Problem details: Each line of the data below containing "registers" needs to be listed.

#### The input ####

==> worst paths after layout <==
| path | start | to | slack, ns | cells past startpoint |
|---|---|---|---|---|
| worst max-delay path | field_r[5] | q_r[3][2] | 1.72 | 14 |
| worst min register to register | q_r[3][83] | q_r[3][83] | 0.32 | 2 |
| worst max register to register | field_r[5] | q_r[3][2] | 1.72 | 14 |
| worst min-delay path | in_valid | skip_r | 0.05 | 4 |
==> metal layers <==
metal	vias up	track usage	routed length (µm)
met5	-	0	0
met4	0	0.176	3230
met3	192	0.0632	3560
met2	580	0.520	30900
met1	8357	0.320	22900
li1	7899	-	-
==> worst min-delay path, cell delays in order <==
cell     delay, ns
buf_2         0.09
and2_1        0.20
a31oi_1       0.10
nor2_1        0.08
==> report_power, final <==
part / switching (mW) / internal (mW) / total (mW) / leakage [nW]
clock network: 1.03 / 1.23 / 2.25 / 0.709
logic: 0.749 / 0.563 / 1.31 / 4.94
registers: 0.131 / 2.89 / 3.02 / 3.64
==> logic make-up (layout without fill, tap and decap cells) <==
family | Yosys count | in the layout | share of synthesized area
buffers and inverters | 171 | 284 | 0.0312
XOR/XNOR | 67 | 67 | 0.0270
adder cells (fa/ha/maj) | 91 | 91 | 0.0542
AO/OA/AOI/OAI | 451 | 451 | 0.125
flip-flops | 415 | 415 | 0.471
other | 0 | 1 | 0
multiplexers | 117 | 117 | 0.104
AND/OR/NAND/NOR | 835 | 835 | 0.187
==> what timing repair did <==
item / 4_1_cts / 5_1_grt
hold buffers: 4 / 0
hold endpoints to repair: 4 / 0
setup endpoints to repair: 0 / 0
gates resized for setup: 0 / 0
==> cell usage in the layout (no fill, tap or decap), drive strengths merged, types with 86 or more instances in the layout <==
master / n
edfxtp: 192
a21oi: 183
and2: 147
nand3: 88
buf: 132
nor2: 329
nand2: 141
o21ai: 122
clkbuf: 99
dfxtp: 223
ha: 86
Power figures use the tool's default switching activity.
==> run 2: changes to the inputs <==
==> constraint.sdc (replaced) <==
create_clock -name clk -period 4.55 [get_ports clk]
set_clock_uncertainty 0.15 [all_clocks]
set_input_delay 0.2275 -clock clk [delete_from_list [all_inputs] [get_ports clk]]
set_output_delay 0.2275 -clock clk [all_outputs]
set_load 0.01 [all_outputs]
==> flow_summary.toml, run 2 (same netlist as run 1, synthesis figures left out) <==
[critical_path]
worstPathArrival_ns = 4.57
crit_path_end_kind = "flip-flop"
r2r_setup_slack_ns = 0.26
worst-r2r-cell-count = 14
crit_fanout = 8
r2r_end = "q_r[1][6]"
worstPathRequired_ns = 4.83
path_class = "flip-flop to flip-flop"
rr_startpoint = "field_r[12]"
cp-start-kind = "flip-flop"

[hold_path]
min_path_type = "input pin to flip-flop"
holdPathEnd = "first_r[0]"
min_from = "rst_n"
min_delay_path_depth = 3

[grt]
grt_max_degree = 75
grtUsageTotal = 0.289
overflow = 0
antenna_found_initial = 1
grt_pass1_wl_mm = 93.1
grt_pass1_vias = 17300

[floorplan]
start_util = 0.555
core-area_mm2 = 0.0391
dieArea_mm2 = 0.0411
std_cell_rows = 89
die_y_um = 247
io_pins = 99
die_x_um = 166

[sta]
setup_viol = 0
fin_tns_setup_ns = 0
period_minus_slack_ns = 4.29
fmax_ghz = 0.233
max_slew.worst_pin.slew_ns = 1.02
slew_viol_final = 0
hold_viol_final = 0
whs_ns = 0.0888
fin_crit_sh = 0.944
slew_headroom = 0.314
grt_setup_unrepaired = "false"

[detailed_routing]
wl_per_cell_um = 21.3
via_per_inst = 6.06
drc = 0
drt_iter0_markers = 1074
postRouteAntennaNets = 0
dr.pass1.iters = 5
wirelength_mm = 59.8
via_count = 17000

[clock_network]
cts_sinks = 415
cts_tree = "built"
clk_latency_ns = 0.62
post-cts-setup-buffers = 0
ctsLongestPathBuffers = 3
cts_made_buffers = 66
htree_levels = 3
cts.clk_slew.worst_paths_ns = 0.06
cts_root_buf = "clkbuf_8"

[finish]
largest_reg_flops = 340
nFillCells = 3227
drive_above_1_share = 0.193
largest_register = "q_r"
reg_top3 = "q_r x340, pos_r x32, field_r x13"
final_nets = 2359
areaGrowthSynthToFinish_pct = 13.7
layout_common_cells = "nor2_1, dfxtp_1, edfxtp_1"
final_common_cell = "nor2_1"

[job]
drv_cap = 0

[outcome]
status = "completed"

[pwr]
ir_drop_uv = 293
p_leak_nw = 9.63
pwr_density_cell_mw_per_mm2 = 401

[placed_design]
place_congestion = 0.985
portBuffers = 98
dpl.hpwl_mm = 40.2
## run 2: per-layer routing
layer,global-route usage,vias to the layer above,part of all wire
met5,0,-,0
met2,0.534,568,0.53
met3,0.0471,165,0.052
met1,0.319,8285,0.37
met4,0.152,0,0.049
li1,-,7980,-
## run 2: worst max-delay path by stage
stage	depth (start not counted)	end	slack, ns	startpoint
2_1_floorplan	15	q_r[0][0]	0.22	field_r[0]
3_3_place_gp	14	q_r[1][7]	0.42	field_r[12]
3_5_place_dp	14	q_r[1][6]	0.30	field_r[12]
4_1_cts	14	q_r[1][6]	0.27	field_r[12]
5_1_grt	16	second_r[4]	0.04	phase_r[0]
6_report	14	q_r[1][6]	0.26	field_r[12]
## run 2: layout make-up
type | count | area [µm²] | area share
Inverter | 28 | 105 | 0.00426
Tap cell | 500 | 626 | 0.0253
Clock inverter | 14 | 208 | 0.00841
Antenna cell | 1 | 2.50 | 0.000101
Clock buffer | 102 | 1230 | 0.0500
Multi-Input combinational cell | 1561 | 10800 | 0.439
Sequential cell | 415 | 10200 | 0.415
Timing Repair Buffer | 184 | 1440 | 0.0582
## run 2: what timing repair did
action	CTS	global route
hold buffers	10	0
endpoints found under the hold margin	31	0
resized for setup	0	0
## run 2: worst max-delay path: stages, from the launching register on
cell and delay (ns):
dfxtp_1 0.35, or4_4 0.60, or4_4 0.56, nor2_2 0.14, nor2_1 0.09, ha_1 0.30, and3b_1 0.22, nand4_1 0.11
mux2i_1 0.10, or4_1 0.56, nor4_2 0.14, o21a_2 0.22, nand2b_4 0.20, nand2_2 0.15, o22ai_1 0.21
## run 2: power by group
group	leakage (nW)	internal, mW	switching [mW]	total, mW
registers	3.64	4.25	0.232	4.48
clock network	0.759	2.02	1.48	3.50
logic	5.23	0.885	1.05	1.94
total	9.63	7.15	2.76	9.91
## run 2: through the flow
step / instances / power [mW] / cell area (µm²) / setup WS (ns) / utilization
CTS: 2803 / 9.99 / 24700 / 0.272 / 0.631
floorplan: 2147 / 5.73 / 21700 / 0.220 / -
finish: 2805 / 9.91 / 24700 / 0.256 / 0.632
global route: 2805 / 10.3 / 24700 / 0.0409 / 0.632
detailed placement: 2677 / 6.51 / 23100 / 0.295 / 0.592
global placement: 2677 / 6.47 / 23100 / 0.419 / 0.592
===== src/hw/rtl/moving_average_neighbour_alert_assert.svh =====
// Assertion macros shared by the moving average neighbour alert RTL.
`ifndef MOVING_AVERAGE_NEIGHBOUR_ALERT_ASSERT_SVH
`define MOVING_AVERAGE_NEIGHBOUR_ALERT_ASSERT_SVH

// Same-cycle implication, disabled while reset is asserted.
`define MANA_ASSERT_IMP(lbl, clk, rst_n, ante, cons) \
    lbl: assert property (@(posedge clk) disable iff (!rst_n) (ante) |-> (cons)) \
        else $error("assertion failed");

// Next-cycle implication, disabled while reset is asserted.
`define MANA_ASSERT_NXT(lbl, clk, rst_n, ante, cons) \
    lbl: assert property (@(posedge clk) disable iff (!rst_n) (ante) |=> (cons)) \
        else $error("assertion failed");

`endif


===== src/hw/rtl/mana_pkg.sv =====
// Types and constants of the moving average neighbour alert block.
package mana_pkg;

    localparam int SAMPLE_W    = 16;
    localparam int THRESHOLD_W = 16;
    localparam int BAND_W      = 12;
    localparam int MIN_W       = 3;
    localparam int COUNT_W     = 3;
    localparam int INDEX_W     = 32;
    localparam int CFG_DATA_W  = 16;
    localparam int CFG_IDX_W   = 2;
    localparam int NBR_N       = 4;

    typedef logic [CFG_IDX_W-1:0] t_cfg_idx;

    localparam t_cfg_idx CFG_THRESHOLD   = 2'd0;
    localparam t_cfg_idx CFG_BAND        = 2'd1;
    localparam t_cfg_idx CFG_MIN_MATCHES = 2'd2;

    localparam logic [THRESHOLD_W-1:0] THRESHOLD_RST   = 16'd6000;
    localparam logic [BAND_W-1:0]      BAND_RST        = 12'd300;
    localparam logic [MIN_W-1:0]       MIN_MATCHES_RST = 3'd2;

    typedef struct packed {
        logic [SAMPLE_W-1:0] sample;
        logic [SAMPLE_W-1:0] nbr_avg_top;
        logic [SAMPLE_W-1:0] nbr_avg_bottom;
        logic [SAMPLE_W-1:0] nbr_avg_left;
        logic [SAMPLE_W-1:0] nbr_avg_right;
        logic [NBR_N-1:0]    nbr_valid;
    } t_in_req;

    typedef struct packed {
        logic [SAMPLE_W-1:0] average;
        logic                above_threshold;
        logic [COUNT_W-1:0]  match_count;
        logic                alert;
        logic [INDEX_W-1:0]  item_index;
    } t_out_rsp;

    typedef struct packed {
        logic               above;
        logic [COUNT_W-1:0] count;
        logic               alert;
    } t_nbr_result;

    typedef enum logic [2:0] {
        ST_IDLE,
        ST_READ,
        ST_UPDATE,
        ST_DIV,
        ST_FINISH
    } t_state;

endpackage


===== src/hw/rtl/mana_div.sv =====
// Bit-serial restoring divider producing one quotient bit per cycle.
module mana_div #(
    parameter int DIVIDEND_W = 23,
    parameter int DIVISOR_W  = 8
) (
    input  logic                  i_clk,
    input  logic                  i_rst_n,
    input  logic                  i_start,
    input  logic [DIVIDEND_W-1:0] i_dividend,
    input  logic [DIVISOR_W-1:0]  i_divisor,
    output logic                  o_done,
    output logic [DIVIDEND_W-1:0] o_quotient
);
    localparam int CNT_W = (DIVIDEND_W > 1) ? $clog2(DIVIDEND_W) : 1;

    logic                  r_busy;
    logic [CNT_W-1:0]      r_cnt;
    logic [DIVISOR_W-1:0]  r_rem;
    logic [DIVIDEND_W-1:0] r_quo;
    logic [DIVISOR_W-1:0]  r_dvs;

    logic [DIVISOR_W:0]    shifted;
    logic [DIVISOR_W+1:0]  diff;
    logic                  borrow;

    assign shifted = {r_rem, r_quo[DIVIDEND_W-1]};
    assign diff    = {1'b0, shifted} - {2'b00, r_dvs};
    assign borrow  = diff[DIVISOR_W+1];
    assign o_done  = r_busy && (r_cnt == CNT_W'(DIVIDEND_W - 1));
    assign o_quotient = r_quo;

    always_ff @(posedge i_clk) begin
        if (!i_rst_n) begin
            r_busy <= 1'b0;
            r_cnt  <= '0;
        end else if (i_start) begin
            r_busy <= 1'b1;
            r_cnt  <= '0;
        end else if (r_busy) begin
            if (o_done) begin
                r_busy <= 1'b0;
            end else begin
                r_cnt <= r_cnt + 1'b1;
            end
        end
    end

    always_ff @(posedge i_clk) begin
        if (i_start) begin
            r_rem <= '0;
            r_quo <= i_dividend;
            r_dvs <= i_divisor;
        end else if (r_busy) begin
            r_rem <= borrow ? shifted[DIVISOR_W-1:0] : diff[DIVISOR_W-1:0];
            r_quo <= {r_quo[DIVIDEND_W-2:0], ~borrow};
        end
    end

endmodule


===== src/hw/rtl/mana_nbr.sv =====
// Neighbour band check, match count and alert decision.
module mana_nbr (
    input  logic [mana_pkg::SAMPLE_W-1:0]    i_average,
    input  logic                             i_first,
    input  logic [mana_pkg::THRESHOLD_W-1:0] i_threshold,
    input  logic [mana_pkg::BAND_W-1:0]      i_band,
    input  logic [mana_pkg::MIN_W-1:0]       i_min_matches,
    input  mana_pkg::t_in_req                i_req,
    output mana_pkg::t_nbr_result            o_result
);
    import mana_pkg::*;

    logic [THRESHOLD_W:0]              lo_diff;
    logic                              lo_neg;
    logic [THRESHOLD_W:0]              hi;
    logic [NBR_N-1:0][SAMPLE_W-1:0]    avgs;
    logic [NBR_N-1:0]                  hit;
    logic                              above;
    logic [COUNT_W-1:0]                count;

    assign lo_diff = {1'b0, i_threshold} - (THRESHOLD_W + 1)'(i_band);
    assign lo_neg  = lo_diff[THRESHOLD_W];
    assign hi      = {1'b0, i_threshold} + (THRESHOLD_W + 1)'(i_band);
    assign avgs    = {i_req.nbr_avg_right, i_req.nbr_avg_left,
                      i_req.nbr_avg_bottom, i_req.nbr_avg_top};

    always_comb begin
        for (int k = 0; k < NBR_N; k++) begin
            hit[k] = i_req.nbr_valid[k]
                     && (lo_neg || (avgs[k] >= lo_diff[THRESHOLD_W-1:0]))
                     && ({1'b0, avgs[k]} <= hi);
        end
    end

    assign above = !i_first && (i_average > i_threshold);
    assign count = above ? COUNT_W'($countones(hit)) : '0;

    assign o_result.above = above;
    assign o_result.count = count;
    assign o_result.alert = (count >= i_min_matches);

endmodule
File: config.mk
export PLATFORM = sky130hd
export DESIGN_NAME = sprite_frame_sequencer
export DESIGN_NICKNAME = d
export VERILOG_FILES = /design/src/hdl/sfs_pkg.sv /design/src/hdl/sprite_frame_sequencer.sv /design/src/hdl/sfs_ram.sv /design/src/hdl/sfs_ctrl.sv /design/src/hdl/sfs_dp.sv
export VERILOG_INCLUDE_DIRS = /design/src /design/src/hdl
export SDC_FILE = /design/constraint.sdc
export NUM_CORES = 1
export LEC_CHECK = 0
export BUFFER_PORTS_ARGS = -buffer_cell sky130_fd_sc_hd__buf_2
export CELL_PAD_IN_SITES_DETAIL_PLACEMENT = 1
export CELL_PAD_IN_SITES_GLOBAL_PLACEMENT = 1
export CORE_ASPECT_RATIO = 0.75
export CORE_UTILIZATION = 40
export CTS_BUF_LIST = sky130_fd_sc_hd__clkbuf_2
export DETAILED_ROUTE_END_ITERATION = 7
export PLACE_DENSITY = 0.67
export SLEW_MARGIN = 20
export SYNTH_ARGS = -nofsm -noshare
export SYNTH_HDL_FRONTEND = slang
export SYNTH_SLANG_ARGS = --single-unit
File: constraint.sdc
create_clock -name clock -period 12.3 [get_ports clock]
set_clock_uncertainty 0.2 [all_clocks]
set_input_delay 1.23 -clock clock [delete_from_list [all_inputs] [get_ports clock]]
set_output_delay 1.23 -clock clock [all_outputs]
set_load 0.03 [all_outputs]
File: src/hdl/assert_macros.svh
// assertion macros shared by the sprite frame sequencer modules
`ifndef ASSERT_MACROS_SVH
`define ASSERT_MACROS_SVH

// property checked at every clock edge outside reset
`define ASSERT_PROP(name, clk, rst, prop, msg) \
   name: assert property (@(posedge clk) disable iff (rst) (prop)) else $error(msg);

// same-cycle implication
`define ASSERT_IMPLY(name, clk, rst, ante, cons, msg) \
   `ASSERT_PROP(name, clk, rst, (ante) |-> (cons), msg)

// next-cycle implication
`define ASSERT_NEXT(name, clk, rst, ante, cons, msg) \
   `ASSERT_PROP(name, clk, rst, (ante) |=> (cons), msg)

`endif

File: src/hdl/sfs_pkg.sv
// types, constants and command codes of the sprite frame sequencer
package sfs_pkg;

   localparam int MAX_FRAMES = 64;
   localparam int TIME_WIDTH = 16;
   localparam int POS_W      = (MAX_FRAMES > 1) ? $clog2(MAX_FRAMES) : 1;
   localparam int FRAMES_W   = $clog2(MAX_FRAMES + 1);
   localparam int ACC_W      = TIME_WIDTH + 1;
   localparam int DSR_W      = (TIME_WIDTH > FRAMES_W) ? TIME_WIDTH : FRAMES_W;
   localparam int DVD_W      = ACC_W + 1;
   localparam int CNT_W      = $clog2(DVD_W + 1);
   localparam int FNUM_W     = 16;

   typedef enum logic [3:0] {
      REQ_TICK   = 4'd0,
      REQ_PLAY   = 4'd1,
      REQ_STOP   = 4'd2,
      REQ_PAUSE  = 4'd3,
      REQ_RESUME = 4'd4,
      REQ_RESET  = 4'd5,
      REQ_ATTACH = 4'd6,
      REQ_DETACH = 4'd7,
      REQ_LOAD   = 4'd8
   } req_code_type;

   typedef struct packed {
      logic [15:0] slot_value;
      logic [5:0]  slot;
      logic        anim_loops;
      logic [15:0] anim_period;
      logic [6:0]  anim_frames;
      logic        replay_same;
      logic        anim_found;
      logic [7:0]  anim_id;
      logic [15:0] delta_ticks;
   } req_data_type;

   typedef struct packed {
      logic [5:0]  fill;
      logic        is_finished;
      logic        is_paused;
      logic        is_playing;
      logic        frame_valid;
      logic [15:0] frame_number;
      logic [5:0]  position;
   } rsp_data_type;

   localparam int REQ_DATA_W = $bits(req_data_type);
   localparam int RSP_DATA_W = $bits(rsp_data_type);

   typedef struct packed {
      logic capture;
      logic exec;
      logic div_step;
      logic fix;
      logic mod_done;
      logic load_out;
   } cmd_type;

   typedef struct packed {
      logic tick_go;
      logic loop;
      logic div_last;
   } stat_type;

endpackage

####

Result of the task:
registers: 0.131 / 2.89 / 3.02 / 3.64
registers	3.64	4.25	0.232	4.48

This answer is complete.